### [WORK INSTRUCTIONS]
Your task is to filter the data below down to the lines holding "export".

Collected data entries

_ _ _ _

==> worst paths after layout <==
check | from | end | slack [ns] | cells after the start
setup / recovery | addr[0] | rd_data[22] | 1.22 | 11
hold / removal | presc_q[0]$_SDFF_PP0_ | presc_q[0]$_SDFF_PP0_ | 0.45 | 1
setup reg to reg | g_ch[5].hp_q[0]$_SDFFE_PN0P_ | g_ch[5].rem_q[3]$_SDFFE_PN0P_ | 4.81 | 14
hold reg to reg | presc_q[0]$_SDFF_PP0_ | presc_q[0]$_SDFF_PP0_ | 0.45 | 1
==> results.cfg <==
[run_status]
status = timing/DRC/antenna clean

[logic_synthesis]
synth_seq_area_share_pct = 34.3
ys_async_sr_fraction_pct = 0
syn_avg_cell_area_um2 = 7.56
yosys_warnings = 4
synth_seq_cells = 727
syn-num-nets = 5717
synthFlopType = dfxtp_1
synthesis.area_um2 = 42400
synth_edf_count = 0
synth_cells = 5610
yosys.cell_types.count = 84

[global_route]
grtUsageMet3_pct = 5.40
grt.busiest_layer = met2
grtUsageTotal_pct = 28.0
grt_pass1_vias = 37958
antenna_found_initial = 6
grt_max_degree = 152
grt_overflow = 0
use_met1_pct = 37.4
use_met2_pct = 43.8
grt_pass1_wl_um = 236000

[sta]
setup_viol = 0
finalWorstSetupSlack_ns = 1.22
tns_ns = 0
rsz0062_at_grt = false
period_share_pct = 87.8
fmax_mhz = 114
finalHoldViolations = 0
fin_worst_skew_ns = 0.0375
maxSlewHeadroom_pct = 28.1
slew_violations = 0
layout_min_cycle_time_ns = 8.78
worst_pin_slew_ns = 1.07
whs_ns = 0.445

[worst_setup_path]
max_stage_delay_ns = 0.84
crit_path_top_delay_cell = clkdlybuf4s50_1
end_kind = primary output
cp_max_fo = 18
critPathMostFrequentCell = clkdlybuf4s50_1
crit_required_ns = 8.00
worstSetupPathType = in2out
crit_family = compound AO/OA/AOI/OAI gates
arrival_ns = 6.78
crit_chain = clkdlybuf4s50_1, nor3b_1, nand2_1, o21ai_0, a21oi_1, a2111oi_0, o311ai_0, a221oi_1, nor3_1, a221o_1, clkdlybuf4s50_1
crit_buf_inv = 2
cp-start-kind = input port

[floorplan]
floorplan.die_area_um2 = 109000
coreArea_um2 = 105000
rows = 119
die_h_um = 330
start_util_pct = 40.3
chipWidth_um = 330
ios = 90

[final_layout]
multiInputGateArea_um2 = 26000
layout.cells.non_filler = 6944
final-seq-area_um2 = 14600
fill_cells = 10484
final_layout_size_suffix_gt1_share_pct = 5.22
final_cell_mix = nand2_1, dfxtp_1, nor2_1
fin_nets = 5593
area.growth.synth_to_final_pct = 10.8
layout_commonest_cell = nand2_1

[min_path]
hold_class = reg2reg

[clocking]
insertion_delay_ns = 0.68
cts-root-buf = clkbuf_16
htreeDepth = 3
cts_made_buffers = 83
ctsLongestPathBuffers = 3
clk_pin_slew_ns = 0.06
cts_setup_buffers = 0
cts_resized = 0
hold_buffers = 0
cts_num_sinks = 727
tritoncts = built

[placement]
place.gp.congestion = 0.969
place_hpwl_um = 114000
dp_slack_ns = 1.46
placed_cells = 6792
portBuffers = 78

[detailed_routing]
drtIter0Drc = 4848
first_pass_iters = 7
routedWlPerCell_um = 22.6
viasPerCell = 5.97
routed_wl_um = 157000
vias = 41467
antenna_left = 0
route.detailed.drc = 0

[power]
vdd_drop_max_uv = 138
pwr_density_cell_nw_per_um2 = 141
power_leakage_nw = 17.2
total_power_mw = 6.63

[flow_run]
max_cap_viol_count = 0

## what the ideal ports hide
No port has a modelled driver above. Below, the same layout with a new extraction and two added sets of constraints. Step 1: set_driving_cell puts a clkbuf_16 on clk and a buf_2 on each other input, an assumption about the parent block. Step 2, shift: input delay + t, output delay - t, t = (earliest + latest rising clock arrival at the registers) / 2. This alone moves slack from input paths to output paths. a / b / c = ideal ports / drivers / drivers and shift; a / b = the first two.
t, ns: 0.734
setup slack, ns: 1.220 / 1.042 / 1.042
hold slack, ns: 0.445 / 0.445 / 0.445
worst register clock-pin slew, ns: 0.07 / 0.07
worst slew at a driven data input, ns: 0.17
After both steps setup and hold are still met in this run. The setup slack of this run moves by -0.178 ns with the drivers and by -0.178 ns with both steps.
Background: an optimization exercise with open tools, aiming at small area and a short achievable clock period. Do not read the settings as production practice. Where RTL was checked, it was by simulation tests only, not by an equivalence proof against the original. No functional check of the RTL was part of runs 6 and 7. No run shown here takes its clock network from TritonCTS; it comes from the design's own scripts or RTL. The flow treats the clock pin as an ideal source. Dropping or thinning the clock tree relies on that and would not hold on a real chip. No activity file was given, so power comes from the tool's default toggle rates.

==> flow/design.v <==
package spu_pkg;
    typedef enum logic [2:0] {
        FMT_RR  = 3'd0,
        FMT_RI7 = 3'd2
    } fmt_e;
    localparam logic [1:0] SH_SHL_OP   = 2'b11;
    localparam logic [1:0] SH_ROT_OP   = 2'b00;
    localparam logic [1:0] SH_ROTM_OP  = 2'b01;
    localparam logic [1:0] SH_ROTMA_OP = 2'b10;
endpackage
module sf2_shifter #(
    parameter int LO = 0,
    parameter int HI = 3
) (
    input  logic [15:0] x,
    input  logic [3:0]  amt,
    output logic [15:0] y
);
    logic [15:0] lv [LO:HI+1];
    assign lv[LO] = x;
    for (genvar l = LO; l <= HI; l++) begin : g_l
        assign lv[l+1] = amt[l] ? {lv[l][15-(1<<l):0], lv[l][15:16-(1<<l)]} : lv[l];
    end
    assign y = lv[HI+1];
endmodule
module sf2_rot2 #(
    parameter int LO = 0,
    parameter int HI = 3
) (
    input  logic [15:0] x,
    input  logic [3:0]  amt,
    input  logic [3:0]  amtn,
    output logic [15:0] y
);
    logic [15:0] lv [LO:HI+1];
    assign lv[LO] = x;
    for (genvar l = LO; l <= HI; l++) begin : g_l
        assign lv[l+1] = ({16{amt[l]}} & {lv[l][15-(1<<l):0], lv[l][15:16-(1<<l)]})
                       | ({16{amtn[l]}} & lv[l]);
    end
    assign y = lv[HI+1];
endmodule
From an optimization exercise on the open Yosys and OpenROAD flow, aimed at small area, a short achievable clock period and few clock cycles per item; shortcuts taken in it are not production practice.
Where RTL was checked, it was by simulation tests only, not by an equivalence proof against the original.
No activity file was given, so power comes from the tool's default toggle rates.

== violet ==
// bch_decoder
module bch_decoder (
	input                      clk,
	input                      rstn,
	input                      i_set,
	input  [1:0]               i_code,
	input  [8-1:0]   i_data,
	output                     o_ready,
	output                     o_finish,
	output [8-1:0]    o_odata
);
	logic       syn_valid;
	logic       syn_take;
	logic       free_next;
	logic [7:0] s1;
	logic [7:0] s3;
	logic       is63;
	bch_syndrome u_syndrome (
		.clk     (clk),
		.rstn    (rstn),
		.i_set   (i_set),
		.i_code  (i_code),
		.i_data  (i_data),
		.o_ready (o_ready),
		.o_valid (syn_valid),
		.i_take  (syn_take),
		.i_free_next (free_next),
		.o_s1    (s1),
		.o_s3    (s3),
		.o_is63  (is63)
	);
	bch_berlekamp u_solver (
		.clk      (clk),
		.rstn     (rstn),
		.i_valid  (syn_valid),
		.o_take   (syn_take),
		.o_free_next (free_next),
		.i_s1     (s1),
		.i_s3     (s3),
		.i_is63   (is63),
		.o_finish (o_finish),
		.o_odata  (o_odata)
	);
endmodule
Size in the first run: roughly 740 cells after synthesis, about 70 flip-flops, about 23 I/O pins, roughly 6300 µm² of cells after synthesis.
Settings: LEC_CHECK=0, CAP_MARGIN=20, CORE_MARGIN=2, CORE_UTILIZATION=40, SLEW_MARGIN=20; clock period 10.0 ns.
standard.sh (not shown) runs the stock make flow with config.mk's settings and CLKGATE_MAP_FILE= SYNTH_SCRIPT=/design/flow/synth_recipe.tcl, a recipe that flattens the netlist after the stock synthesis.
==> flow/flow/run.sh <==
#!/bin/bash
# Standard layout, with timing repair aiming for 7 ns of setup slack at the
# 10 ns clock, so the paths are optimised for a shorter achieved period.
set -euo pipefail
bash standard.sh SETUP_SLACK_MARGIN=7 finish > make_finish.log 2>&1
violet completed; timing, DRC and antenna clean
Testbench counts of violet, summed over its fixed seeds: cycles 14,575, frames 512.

_ _ _ _

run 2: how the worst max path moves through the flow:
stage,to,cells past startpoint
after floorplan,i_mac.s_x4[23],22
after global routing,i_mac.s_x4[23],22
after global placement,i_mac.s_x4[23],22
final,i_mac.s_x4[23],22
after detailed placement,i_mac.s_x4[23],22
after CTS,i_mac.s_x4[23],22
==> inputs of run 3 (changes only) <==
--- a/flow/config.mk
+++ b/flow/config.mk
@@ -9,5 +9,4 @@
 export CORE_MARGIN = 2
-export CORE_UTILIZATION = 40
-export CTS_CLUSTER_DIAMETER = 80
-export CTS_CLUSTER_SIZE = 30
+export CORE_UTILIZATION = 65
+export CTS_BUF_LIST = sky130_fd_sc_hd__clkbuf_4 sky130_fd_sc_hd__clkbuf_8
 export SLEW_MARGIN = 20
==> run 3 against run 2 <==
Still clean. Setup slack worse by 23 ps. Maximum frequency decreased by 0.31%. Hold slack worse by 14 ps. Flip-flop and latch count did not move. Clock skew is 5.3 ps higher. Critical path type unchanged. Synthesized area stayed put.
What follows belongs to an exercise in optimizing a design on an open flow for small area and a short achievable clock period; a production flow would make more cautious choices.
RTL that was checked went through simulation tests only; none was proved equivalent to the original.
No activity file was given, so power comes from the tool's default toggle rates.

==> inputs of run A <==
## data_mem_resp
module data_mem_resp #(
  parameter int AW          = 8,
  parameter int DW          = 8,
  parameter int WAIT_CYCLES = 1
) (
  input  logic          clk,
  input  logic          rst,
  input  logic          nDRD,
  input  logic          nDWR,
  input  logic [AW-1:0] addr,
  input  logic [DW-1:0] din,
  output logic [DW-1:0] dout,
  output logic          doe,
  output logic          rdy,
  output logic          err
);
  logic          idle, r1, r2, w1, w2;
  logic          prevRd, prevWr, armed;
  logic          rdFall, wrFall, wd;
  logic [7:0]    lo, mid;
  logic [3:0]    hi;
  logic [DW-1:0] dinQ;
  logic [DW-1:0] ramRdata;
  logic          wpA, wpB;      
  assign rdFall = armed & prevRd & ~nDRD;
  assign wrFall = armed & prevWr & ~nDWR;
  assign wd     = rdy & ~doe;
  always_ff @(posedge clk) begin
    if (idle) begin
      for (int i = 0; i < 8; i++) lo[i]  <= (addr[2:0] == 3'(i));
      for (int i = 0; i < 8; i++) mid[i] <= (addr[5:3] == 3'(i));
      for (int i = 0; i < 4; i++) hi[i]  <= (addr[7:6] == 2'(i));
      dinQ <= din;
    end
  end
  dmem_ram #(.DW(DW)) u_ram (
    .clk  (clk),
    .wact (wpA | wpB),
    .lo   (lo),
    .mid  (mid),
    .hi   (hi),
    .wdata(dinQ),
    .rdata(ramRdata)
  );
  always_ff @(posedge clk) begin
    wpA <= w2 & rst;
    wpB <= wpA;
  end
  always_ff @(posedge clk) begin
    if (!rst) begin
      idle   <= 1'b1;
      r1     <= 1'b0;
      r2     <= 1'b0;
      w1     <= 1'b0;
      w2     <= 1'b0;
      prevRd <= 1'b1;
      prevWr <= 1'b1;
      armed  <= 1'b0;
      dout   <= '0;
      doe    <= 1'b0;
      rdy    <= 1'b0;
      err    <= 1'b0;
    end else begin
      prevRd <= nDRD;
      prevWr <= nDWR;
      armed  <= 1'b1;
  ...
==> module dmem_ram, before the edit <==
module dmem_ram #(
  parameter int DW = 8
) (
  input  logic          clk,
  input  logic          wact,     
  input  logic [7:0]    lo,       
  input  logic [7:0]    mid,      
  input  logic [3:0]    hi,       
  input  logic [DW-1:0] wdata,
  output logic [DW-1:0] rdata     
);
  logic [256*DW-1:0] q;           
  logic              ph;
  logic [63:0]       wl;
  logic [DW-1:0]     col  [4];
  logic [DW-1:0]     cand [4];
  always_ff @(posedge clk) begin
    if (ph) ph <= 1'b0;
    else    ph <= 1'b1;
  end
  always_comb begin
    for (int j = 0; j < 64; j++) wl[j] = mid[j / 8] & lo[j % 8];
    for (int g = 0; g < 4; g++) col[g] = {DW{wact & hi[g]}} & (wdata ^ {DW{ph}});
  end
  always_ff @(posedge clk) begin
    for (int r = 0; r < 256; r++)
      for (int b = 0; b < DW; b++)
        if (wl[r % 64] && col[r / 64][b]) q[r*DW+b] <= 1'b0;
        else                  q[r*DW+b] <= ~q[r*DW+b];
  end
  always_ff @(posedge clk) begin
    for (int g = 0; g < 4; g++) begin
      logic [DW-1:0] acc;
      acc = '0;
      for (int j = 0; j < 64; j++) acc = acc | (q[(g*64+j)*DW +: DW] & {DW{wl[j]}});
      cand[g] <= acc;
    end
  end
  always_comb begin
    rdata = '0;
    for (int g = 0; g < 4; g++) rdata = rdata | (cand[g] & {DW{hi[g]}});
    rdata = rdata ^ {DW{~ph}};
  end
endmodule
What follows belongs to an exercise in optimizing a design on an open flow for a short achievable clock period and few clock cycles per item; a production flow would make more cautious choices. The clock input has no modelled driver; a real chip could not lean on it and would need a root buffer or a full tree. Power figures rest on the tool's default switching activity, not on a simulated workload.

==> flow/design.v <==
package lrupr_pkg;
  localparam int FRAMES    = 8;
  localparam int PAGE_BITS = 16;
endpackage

_ _ _ _

### [EXERCISE SOLUTION]
 export CORE_MARGIN = 2
-export CORE_UTILIZATION = 40
-export CTS_CLUSTER_DIAMETER = 80
-export CTS_CLUSTER_SIZE = 30
+export CORE_UTILIZATION = 65
+export CTS_BUF_LIST = sky130_fd_sc_hd__clkbuf_4 sky130_fd_sc_hd__clkbuf_8
 export SLEW_MARGIN = 20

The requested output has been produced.